Garlic message structure
The unencrypted Garlic message in the new protocol has a different structure than in ElGamal/AES. Instead of "garlics", which essentially represent I2NP messages with instructions for their delivery, the new protocol uses blocks of different types, similar to NTCP2. Each block consists of a header with type and length, and content. The following block types are currently used:
- Garlic Clove - Contains an I2NP message with delivery instructions. Typically data or LeaseSet. Instructions for delivery in i2pd are not currently used and are ignored upon receipt, but are filled in upon sending for compatibility with Java routers. The I2NP header has been changed to reduce the amount of data transferred
- Next Key - used to agree on the keys of a new tagset
- ACK Request - request to confirm receipt of a message. Usually requested along with sending a new LeaseSet
- ACK - response to ACK request
- Padding is a block of random length 0-16 bytes. Always last
Tagsets and creating new keys
The previously mentioned tagset is a generator of triples (number, tag, key) for each new package. The numbers are in order starting from 0. The number is transmitted as a two-byte number, so no more than 65535 tags can be generated in one tagset, after which a new tagset is required. In practice, a much smaller value is used, in particular in i2pd a new tagset is created after sending 4K packets.

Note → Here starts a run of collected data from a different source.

### src/flat_wrapper.sv
// flat-port wrapper written by rule: the top's interface ports become plain ports
module uart_rx_flat 
#(
   parameter int unsigned CLOCK_FREQ = 50000000,
   parameter int unsigned BAUD_RATE  = 921600
)
  (clk, rst, bus_rx, bus_data_out, bus_data_valid, bus_frame_err, bus_busy);
  uart_rx_if bus_i ();
  input  logic clk;
  input  logic rst;
  input wire logic [$bits(bus_i.rx)-1:0] bus_rx;
  output wire logic [$bits(bus_i.data_out)-1:0] bus_data_out;
  output wire logic [$bits(bus_i.data_valid)-1:0] bus_data_valid;
  output wire logic [$bits(bus_i.frame_err)-1:0] bus_frame_err;
  output wire logic [$bits(bus_i.busy)-1:0] bus_busy;
  assign bus_i.rx = bus_rx;
  assign bus_data_out = bus_i.data_out;
  assign bus_data_valid = bus_i.data_valid;
  assign bus_frame_err = bus_i.frame_err;
  assign bus_busy = bus_i.busy;
  uart_rx #(.CLOCK_FREQ(CLOCK_FREQ), .BAUD_RATE(BAUD_RATE)) u_core (.clk(clk), .rst(rst), .bus(bus_i));
endmodule
### config.mk
export PLATFORM = sky130hd
export DESIGN_NAME = uart_rx_flat
export DESIGN_NICKNAME = d
export VERILOG_FILES = /design/src/rtl/uart_rx_if.sv /design/src/rtl/uart_rx.sv /design/src/flat_wrapper.sv
export SDC_FILE = /design/constraint.sdc
export NUM_CORES = 1
export LEC_CHECK = 0
export ABC_AREA = 1
export BUFFER_PORTS_ARGS = -buffer_cell sky130_fd_sc_hd__buf_2
export CORE_MARGIN = 3
export CORE_UTILIZATION = 51
export CTS_BUF_LIST = sky130_fd_sc_hd__clkbuf_4 sky130_fd_sc_hd__clkbuf_8 sky130_fd_sc_hd__clkbuf_16
export DETAILED_ROUTE_END_ITERATION = 7
export HOLD_SLACK_MARGIN = 0.15
export PLACE_DENSITY = 0.72
export SLEW_MARGIN = 20
export SYNTH_ARGS = -nofsm -noshare
export SYNTH_HDL_FRONTEND = slang
export SYNTH_SLANG_ARGS = --single-unit
### constraint.sdc
create_clock -name clk -period 1.7 [get_ports clk]
set_input_delay 0.17 -clock clk [delete_from_list [all_inputs] [get_ports clk]]
set_output_delay 0.17 -clock clk [all_outputs]
set_load 0.005 [all_outputs]
<file path="config.mk">
export PLATFORM = sky130hd
export DESIGN_NAME = fetch_stage_flat
export DESIGN_NICKNAME = d
export VERILOG_FILES = /design/src/rtl/fetch_stage_if.sv /design/src/rtl/fetch_stage.sv /design/src/flat_wrapper.sv
export SDC_FILE = /design/constraint.sdc
export NUM_CORES = 1
export LEC_CHECK = 0
export ABC_CLOCK_PERIOD_IN_PS = 2600
export BUFFER_PORTS_ARGS = -buffer_cell sky130_fd_sc_hd__buf_4
export CORE_MARGIN = 10
export CORE_UTILIZATION = 40
export DETAILED_ROUTE_END_ITERATION = 10
export PLACE_DENSITY_LB_ADDON = 0.08
export SLEW_MARGIN = 30
export SYNTH_ARGS = -nofsm -noshare
export SYNTH_HDL_FRONTEND = slang
export SYNTH_SLANG_ARGS = --single-unit
</file>
<file path="constraint.sdc">
create_clock -name clock -period 2.6 [get_ports clock]
set_input_delay 0.52 -clock clock [delete_from_list [all_inputs] [get_ports clock]]
set_output_delay 0.52 -clock clock [all_outputs]
set_load 0.01 [all_outputs]
</file>
<file path="src/rtl/fetch_stage_if.sv">
// Fetch-stage bus bundle: instruction-memory read port and the F/D payload.
interface fetch_stage_if #(
  parameter int unsigned PC_W        = 32,
  parameter int unsigned IMEM_ADDR_W = 12
);
  localparam int unsigned INSN_W = 32;

  logic [IMEM_ADDR_W-1:0] address_imem;
  logic [INSN_W-1:0]      q_imem;
  logic [PC_W-1:0]        fd_pc;
  logic [INSN_W-1:0]      fd_insn;
  logic                   fd_valid;

  // Fetch stage side: drives the imem address and the decode payload
  modport master (
    output address_imem,
    input  q_imem,
    output fd_pc,
    output fd_insn,
    output fd_valid
  );

  // Memory/decode side: returns imem data and consumes the payload
  modport slave (
    input  address_imem,
    output q_imem,
    input  fd_pc,
    input  fd_insn,
    input  fd_valid
  );
endinterface

</file>
<file path="src/rtl/fetch_stage.sv">
// Instruction-fetch stage: owns the PC, drives a 1-cycle-latency imem, and
// presents a registered {pc, insn, valid} triple to decode. A skid register
// captures the in-flight imem response when a stall arrives so it is neither
// lost nor duplicated. Redirects flush everything and inject bubbles.
// Optional feature macro: FETCH_PERF_CNT_EN enables the stall/flush counters;
// when undefined the counter ports are tied to 0.
module fetch_stage #(
  parameter int unsigned PC_W        = 32,
  parameter int unsigned IMEM_ADDR_W = 12,
  parameter logic [31:0] NOP_INSN    = 32'h0000_0000
) (
  input  logic               clock,
  input  logic               reset,
  input  logic               stall,
  input  logic               redirect,
  input  logic [PC_W-1:0]    redirect_pc,
  output logic [PC_W-1:0]    pc_out,
  output logic [PC_W-1:0]    pc_in,
  output logic [31:0]        perf_stall_cycles,
  output logic [31:0]        perf_flushes,
  fetch_stage_if.master      bus
);

  localparam int unsigned INSN_W = 32;
  localparam int unsigned CNT_W  = 32;

  logic [PC_W-1:0]   pc_reg;
  logic              resp_valid;
  logic [PC_W-1:0]   resp_pc;
  logic              skid_valid;
  logic [PC_W-1:0]   skid_pc;
  logic [INSN_W-1:0] skid_insn;
  logic [PC_W-1:0]   fd_pc_q;
  logic [INSN_W-1:0] fd_insn_q;
  logic              fd_valid_q;

  // Candidate decode payload for an unstalled, unredirected edge
  logic [PC_W-1:0]   fd_pc_nxt;
  logic [INSN_W-1:0] fd_insn_nxt;
  logic              fd_valid_nxt;

  // Next PC: redirect wins over stall, otherwise sequential (wraps naturally)
  always_comb begin
    pc_in = pc_reg + PC_W'(1);
    if (redirect) begin
      pc_in = redirect_pc;
    end else if (stall) begin
      pc_in = pc_reg;
    end
  end

  // Select what decode sees next: skid first, then the live imem response
  always_comb begin
    fd_pc_nxt    = resp_pc;
    fd_insn_nxt  = NOP_INSN;
    fd_valid_nxt = 1'b0;
    if (skid_valid) begin
      fd_pc_nxt    = skid_pc;
      fd_insn_nxt  = skid_insn;
      fd_valid_nxt = 1'b1;
    end else if (resp_valid) begin
      fd_pc_nxt    = resp_pc;
      fd_insn_nxt  = bus.q_imem;
      fd_valid_nxt = 1'b1;
    end
  end

  // PC, in-flight tracking, skid buffer and F/D register
  always_ff @(posedge clock or negedge reset) begin
    if (!reset) begin
      pc_reg     <= '0;
      resp_valid <= 1'b0;
      resp_pc    <= '0;
      skid_valid <= 1'b0;
      skid_pc    <= '0;
      skid_insn  <= '0;
      fd_pc_q    <= '0;
      fd_insn_q  <= NOP_INSN;
      fd_valid_q <= 1'b0;
    end else if (redirect) begin
      pc_reg     <= redirect_pc;
      resp_valid <= 1'b0;
      skid_valid <= 1'b0;
      fd_pc_q    <= redirect_pc;
      fd_insn_q  <= NOP_INSN;
      fd_valid_q <= 1'b0;
    end else if (stall) begin
      resp_valid <= 1'b0;
      if (resp_valid && !skid_valid) begin
        skid_valid <= 1'b1;
        skid_pc    <= resp_pc;
        skid_insn  <= bus.q_imem;
      end
    end else begin
      pc_reg     <= pc_reg + PC_W'(1);
      resp_valid <= 1'b1;
      resp_pc    <= pc_reg;
      skid_valid <= 1'b0;
      fd_pc_q    <= fd_pc_nxt;
      fd_insn_q  <= fd_insn_nxt;
      fd_valid_q <= fd_valid_nxt;
    end
  end

  assign bus.address_imem = pc_reg[IMEM_ADDR_W-1:0];
  assign bus.fd_pc        = fd_pc_q;
  assign bus.fd_insn      = fd_insn_q;
  assign bus.fd_valid     = fd_valid_q;
  assign pc_out           = pc_reg;

`ifdef FETCH_PERF_CNT_EN
  logic [CNT_W-1:0] stall_cnt;
  logic [CNT_W-1:0] flush_cnt;

  // Saturating stall-cycle and redirect counters
  always_ff @(posedge clock or negedge reset) begin
    if (!reset) begin
      stall_cnt <= '0;
      flush_cnt <= '0;
    end else begin
      if (redirect) begin
        if (flush_cnt != '1) flush_cnt <= flush_cnt + CNT_W'(1);
      end else if (stall) begin
        if (stall_cnt != '1) stall_cnt <= stall_cnt + CNT_W'(1);
      end
    end
  end

  assign perf_stall_cycles = stall_cnt;
  assign perf_flushes      = flush_cnt;
`else
  assign perf_stall_cycles = CNT_W'(0);
  assign perf_flushes      = CNT_W'(0);
`endif

endmodule

</file>
<file path="src/flat_wrapper.sv">
// flat-port wrapper written by rule: the top's interface ports become plain ports
module fetch_stage_flat 
#(
  parameter int unsigned PC_W        = 32,
  parameter int unsigned IMEM_ADDR_W = 12,
  parameter logic [31:0] NOP_INSN    = 32'h0000_0000
)
  (clock, reset, stall, redirect, redirect_pc, pc_out, pc_in, perf_stall_cycles, perf_flushes, bus_address_imem, bus_q_imem, bus_fd_pc, bus_fd_insn, bus_fd_valid);
  fetch_stage_if #(.PC_W(PC_W), .IMEM_ADDR_W(IMEM_ADDR_W)) bus_i ();
  input  logic clock;
  input  logic reset;
  input  logic stall;
  input  logic redirect;
  input  logic [PC_W-1:0] redirect_pc;
  output logic [PC_W-1:0] pc_out;
  output logic [PC_W-1:0] pc_in;
  output logic [31:0] perf_stall_cycles;
  output logic [31:0] perf_flushes;
  output wire logic [$bits(bus_i.address_imem)-1:0] bus_address_imem;
  input wire logic [$bits(bus_i.q_imem)-1:0] bus_q_imem;
  output wire logic [$bits(bus_i.fd_pc)-1:0] bus_fd_pc;
  output wire logic [$bits(bus_i.fd_insn)-1:0] bus_fd_insn;
  output wire logic [$bits(bus_i.fd_valid)-1:0] bus_fd_valid;
  assign bus_address_imem = bus_i.address_imem;
  assign bus_i.q_imem = bus_q_imem;
  assign bus_fd_pc = bus_i.fd_pc;
  assign bus_fd_insn = bus_i.fd_insn;
  assign bus_fd_valid = bus_i.fd_valid;
  fetch_stage #(.PC_W(PC_W), .IMEM_ADDR_W(IMEM_ADDR_W), .NOP_INSN(NOP_INSN)) u_core (.clock(clock), .reset(reset), .stall(stall), .redirect(redirect), .redirect_pc(redirect_pc), .pc_out(pc_out), .pc_in(pc_in), .perf_stall_cycles(perf_stall_cycles), .perf_flushes(perf_flushes), .bus(bus_i));
endmodule
</file>
==> metrics <==
status=finished with violations; failing checks=setup timing; Seq/Total Area, Yosys=52.1%; Synth Flop Type=dfrtp_1; crit end category=primary output; Syn Inst Count=between 800 and 900; All-Layer GR Usage=between 10% and 20%; DP HPWL=19400 um; # hold bufs at CTS=0; via count=between 7000 and 8000; RSZ-0062 raised after global routing=yes; Cell Pwr Density=around 660 nW/um^2; Tmin final=around 2900 ps; share of cells above drive strength 1=45.0%; Initial Util=41.0%; vias in the first global route=7600; # IOs=~270; CTS tree=built; later-pin clock latency in the skew report=430 ps; flops & latches, synth=just under 200; Worst-Margin Slew=roughly 730 ps; initial antenna violation count=0; routability cong.=around 0.77; RR Startpoint=u_core.pc_out[2]; pre-CTS setup slack=-36.4 ps; Net Sw Frac=28.4%; Critical Path Start=u_core.pc_out[18]; CTS root buf=clkbuf_16; IO buf count=208; crit-path max FO=4; vias per cell=between 5 and 6; H-tree depth=4; area leader, netlist=dfrtp_1; Die Ht=about 170 um; CP max stage cell=or4_4; clk sinks=~200; synthesized area per cell=between 10 and 15 um^2; Hold Crit Class=input pin to asynchronous set/reset pin; maximum vdd drop=~400 uV; upper clock frequency limit=341 MHz; Req. time, crit path=between 2000 and 2500 ps; Area Overhead vs Synth=37.5%; Worst Setup Slack, final=-332 ps; final net count=between 1000 and 1500; Largest delay share family, worst path=simple AND/OR/NAND/NOR gates; Max Cap Viol=0; CP Cell Sequence=nand4_1 -> or4_4 -> or4_1 -> a31oi_1 -> buf_4; largest net degree at the start of global routing=72; non-filler cells in the finished layout=~1400; Leak Pwr=a little under 6 nW; Buf/Inv on CP=1; Netlist cell types=46; Detailed Route Iter0 Violations=approximately 360; # DRC=0; YS warnings=0; WL final=about 28000 um; Post-synth EDFFs=0; startpoint types=register; post-synth top area share=roughly 52%; DR pass1 iterations=4; combinational share of power=between 20% and 30%; Synth area leaders=dfrtp_1 (52%), mux2_2 (12%), buf_4 (6.1%); period utilization=113%; part of the power in registers=between 40% and 50%; core region area=about 23000 um^2; max-slew violations=0; Placed Instances=approximately 1400; crit path DAT=about 2400 ps; minimum hold slack=roughly 43 ps; die width=173 um; Sw Pwr=2.40 mW; grt ovf=0; # diodes=0; Max-slew headroom=slightly above 50%; die area=29900 um^2; clock network power share=about a third; clk_skew=about 13 ps; final hold vios=0; FFs w/ async S/R, synth=100%; # setup viols final=14; critical path class=register to primary output; CTS clk-pin slew, worst paths=approximately 70 ps; Pint=around 6 mW; slowest cell delay on critical path=just over 600 ps; std cell rows=55; Syn Std Cell Area=~9400 um^2; WL/cell=between 15 and 20 um; first-pass GRT wire length=around 44000 um; CTS Buffer Depth=2; DRT antenna net count=0; CTS Buf Count=17
worst register-to-register path, stage by stage (launching register included):
cell,delay (ps)
dfrtp_1,430
and4b_1,260
buf_6,120
nand4_1,100
buf_6,160
buf_6,120
o211ai_1,270
nand3_4,120
buf_6,140
buf_6,100
buf_6,100
buf_6,100
buf_6,100
buf_6,100
buf_6,100
buf_6,100
cell families after synthesis:
logic type,share of synthesized area (%)
fa+ha+maj,0.134
flops,52.1
simple gates,13.5
compound gates,9.23
xor+xnor,1.12
other cells,0.0400
buf+inv,8.81
mux,15.1
path summary, 6_finish.rpt:
check                           cells past startpoint  slack [ps]                      to
worst max-delay path                                5        -330               pc_in[29]
worst min-delay path                                1          40  u_core.bus.fd_insn[23]
worst max register to register                     15         100       u_core.pc_out[19]
worst min register to register                      1         510      u_core.skid_pc[23]
max in group asynchronous                           2        1880        u_core.pc_out[4]
min in group clock                                  3         310     u_core.bus.fd_pc[1]
cell usage in the layout (no fill, tap or decap), drive strengths merged, types with 21 or more instances in the layout:
master	n
buf	311
nor2b	33
clkbuf	21
nand3	21
conb	64
a21oi	35
a221oi	31
nor3	35
mux2i	33
nor2	53
o21ai	46
dfrtp	195
mux2	96
nand2	44
through the flow:
| stage | util [%] | area [um^2] | TNS (ps) | power, mW |
|---|---|---|---|---|
| 6_report | 56.4 | 12900 | -1640 | 8.46 |
| 5_1_grt | 56.4 | 12900 | -3460 | 8.90 |
| 3_3_place_gp | 49.9 | 11400 | -8.54 | 5.59 |
| 3_5_place_dp | 49.9 | 11400 | -76.3 | 5.63 |
| 4_1_cts | 54.9 | 12500 | -1840 | 8.49 |
| 2_1_floorplan | - | 9600 | 0 | 4.86 |
Yosys cell counts (2+ instances only):
master,count
dfrtp_1,195
mux2_2,96
buf_4,76
nor2_1,53
clkbuf_1,48
o21ai_0,46
nand2_1,44
a21oi_1,35
nor3_1,35
mux2i_1,33
nor2b_1,33
a221oi_1,31
nand3_1,21
nand4_1,17
or4_1,9
buf_2,8
inv_1,8
nor4_1,7
xnor2_1,7
o211ai_1,6
xor2_1,5
a31oi_1,4
and2_1,4
o311ai_0,4
o31ai_1,4
a21boi_0,2
a311o_1,2
and3_1,2
and4_1,2
nand3b_1,2
or4b_2,2
sequential cells by signal (all words and copies together) (netlist names):
name and cells:
u_core.pc_out 32, u_core.skid_valid 1, u_core.bus.fd_insn 32, u_core.bus.fd_pc 32
u_core.skid_pc 32, u_core.resp_valid 1, u_core.resp_pc 32, u_core.bus.fd_valid 1
u_core.skid_insn 32
power groups by stage:
stage	Sequential, mW	Combinational [mW]	Clock [mW]
finish	3.85	1.88	2.73
global route	3.91	2.06	2.93
CTS	3.84	1.84	2.81
detailed placement	3.90	1.73	0
global placement	3.88	1.71	0
floorplan	3.92	0.943	0
layer usage:
layer  track usage, %  part of all wire, %
met2             28.9                   48
met5                0                    0
met4             4.02                 0.71
met1             23.8                   46
met3             5.12                  5.8
final cells by class:
cell class,instances,area [um^2]
multi-input combinational,583,4340
inverter,8,35.0
timing repair buffer,312,2620
tap,313,392
fill,2035,9970
clock buffer,20,467
sequential,195,4890
clock inverter,12,144
repair_timing:
item                                   in CTS  in global routing
pin swaps                                  31                 29
buffers inserted                           26                 15
gates resized for setup                    80                 53
endpoints found under the hold margin       0                  0
setup endpoints to repair                  25                 26
cloned                                      0                  0
(Power assumes the default switching activity.)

A tagset starts with a DH_INITIALIZE operation based on the shared key and the result of the DH_INITIALIZE of the previous tagset.
DH_INITIALIZE
// DH_INITIALIZE(rootKey, k)
uint8_t keydata[64];
i2p::crypto::HKDF (rootKey, k, 32, "KDFDHRatchetStep", keydata); // keydata = HKDF(rootKey, k, "KDFDHRatchetStep", 64)
memcpy (m_NextRootKey, keydata, 32); // nextRootKey = keydata[0:31]
i2p::crypto::HKDF (keydata + 32, nullptr, 0, "TagAndKeyGenKeys", m_KeyData.buf);
// [sessTag_ck, symmKey_ck] = HKDF(keydata[32:63], ZEROLEN, "TagAndKeyGenKeys", 64)
memcpy (m_SymmKeyCK, m_KeyData.buf + 32, 32);
Then SESSTAG_CONSTANT is calculated, which is used to calculate tags
SESSTAG_CONSTANT and tags
The actual tag calculation is a simple HKDF from the previous one
[sessTag_ck, tag] = HKDF(sessTag_ck, SESSTAG_CONSTANT, "SessionTagKeyGen», 64)
i2p::crypto::HKDF (m_KeyData.GetSessTagCK (), nullptr, 0, "STInitialization", m_KeyData.buf); // [sessTag_ck, sesstag_constant] = HKDF(sessTag_ck, ZEROLEN, "STInitialization", 64)
memcpy (m_SessTagConstant, m_KeyData.GetSessTagConstant (), 32);
The actual tag calculation is a simple HKDF from the previous one
[sessTag_ck, tag] = HKDF(sessTag_ck, SESSTAG_CONSTANT, "SessionTagKeyGen», 64)
If it is necessary to create a new tagset, the sender creates a new key x25519 and adds a Next Key block with a public key to the next packet, the recipient also creates a new key and sends Next Key in response. After successful negotiation, the parties begin to use the new tagset, otherwise they continue to send Next Key using the previous tagset.
The new protocol has already been implemented and is used in the latest I2P releases: 0.9.46 Java and 2.32.0 i2pd. To enable it, you should add the parameters i2cp.leaseSetType=3 and
i2cp.leaseSetEncType=0.4 to interact with addresses with both old and new encryption, or i2cp.leaseSetType=3 and i2cp.leaseSetEncType=4 only for new encryption. It is also possible to work together with encrypted LeaseSets with the i2cp.leaseSetType parameter=5.